The left panel presents SHAP-based feature attribution, illustrating the global contribution distribution of drilling parameters influencing gas kick prediction. The right panel visualizes attention-derived interaction dependencies learned by the graph neural model, highlighting dominant parameter coupling pathways during anomaly characterization. Together, these perspectives provide complementary transparency at both feature and structural levels, supporting engineering validation and trustworthy deployment.
2.4.1. Feature Contribution Analysis Using SHAP
SHapley Additive exPlanations (SHAP) are employed to quantify the influence of individual drilling parameters on gas kick prediction. Rooted in cooperative game theory, SHAP evaluates feature contributions by computing their marginal effect on the model output across all possible feature coalitions. This framework provides consistent and theoretically grounded attribution while allowing direct comparison across heterogeneous measurements.
In this study, SHAP values are calculated for the trained monitoring model to perform both global and local interpretability analysis. Global attribution identifies parameters that most strongly affect prediction behavior across the dataset, enabling comparison with engineering knowledge regarding pressure dynamics, flow imbalance, fluid return variation, and hydrocarbon indicators. Local attribution examines individual alarm events, highlighting which features drive model responses in specific operational scenarios.
As shown in the left panel of
Figure 8, the SHAP summary visualization reveals both the magnitude and direction of feature contributions. This representation enables validation of whether model attention aligns with physically meaningful indicators and assists in diagnosing potential bias or over-reliance on spurious correlations. Through feature-level attribution, the proposed framework improves transparency and strengthens confidence in automated monitoring outputs.

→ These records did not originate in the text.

### src/rtl/cache_pkg.sv
// Shared types and constants for the cache request front end.
package cache_pkg;

    localparam int unsigned TAG_W_DEF = 16;
    localparam int unsigned IDX_W_DEF = 10;
    localparam int unsigned STAT_W    = 32;

    typedef struct packed {
        logic [TAG_W_DEF-1:0] tag;
        logic [IDX_W_DEF-1:0] index;
    } req_t;

    typedef enum logic [0:0] {
        TRK_IDLE = 1'b0,
        TRK_BUSY = 1'b1
    } tracker_state_t;

endpackage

2.4.2. Interaction Interpretability via Graph Attention Mechanisms
While feature attribution reveals individual parameter effects, gas kick evolution is inherently governed by interactions among hydraulic, mechanical, and thermodynamic variables. To capture interpretability at the system level, the proposed graph neural model leverages attention mechanisms that assign adaptive importance weights to edges representing parameter dependencies.
During training, attention coefficients regulate message passing among nodes and reflect the relative influence of neighboring parameters on representation updates. Analysis of these learned coefficients enables identification of dominant interaction pathways that contribute to anomaly detection. For example, pressure–flow coupling or fluid–gas response relationships can be revealed through elevated attention intensity.
The right panel of
Figure 8 visualizes the learned attention distribution as an interaction heatmap, illustrating structural dependencies discovered by the model. Unlike post hoc explanations, this interpretability is embedded within the learning process and reflects the internal reasoning of the graph representation itself. Consequently, attention-based inspection provides insights into disturbance propagation patterns and system-level deviation formation that precede observable anomalies.
By integrating SHAP attribution and attention-based structural inspection, the proposed framework establishes multi-granular interpretability across feature and interaction domains. This dual-perspective transparency facilitates engineering validation, supports trustworthy deployment, and enhances the practical applicability of graph-based gas kick monitoring in real-world drilling operations.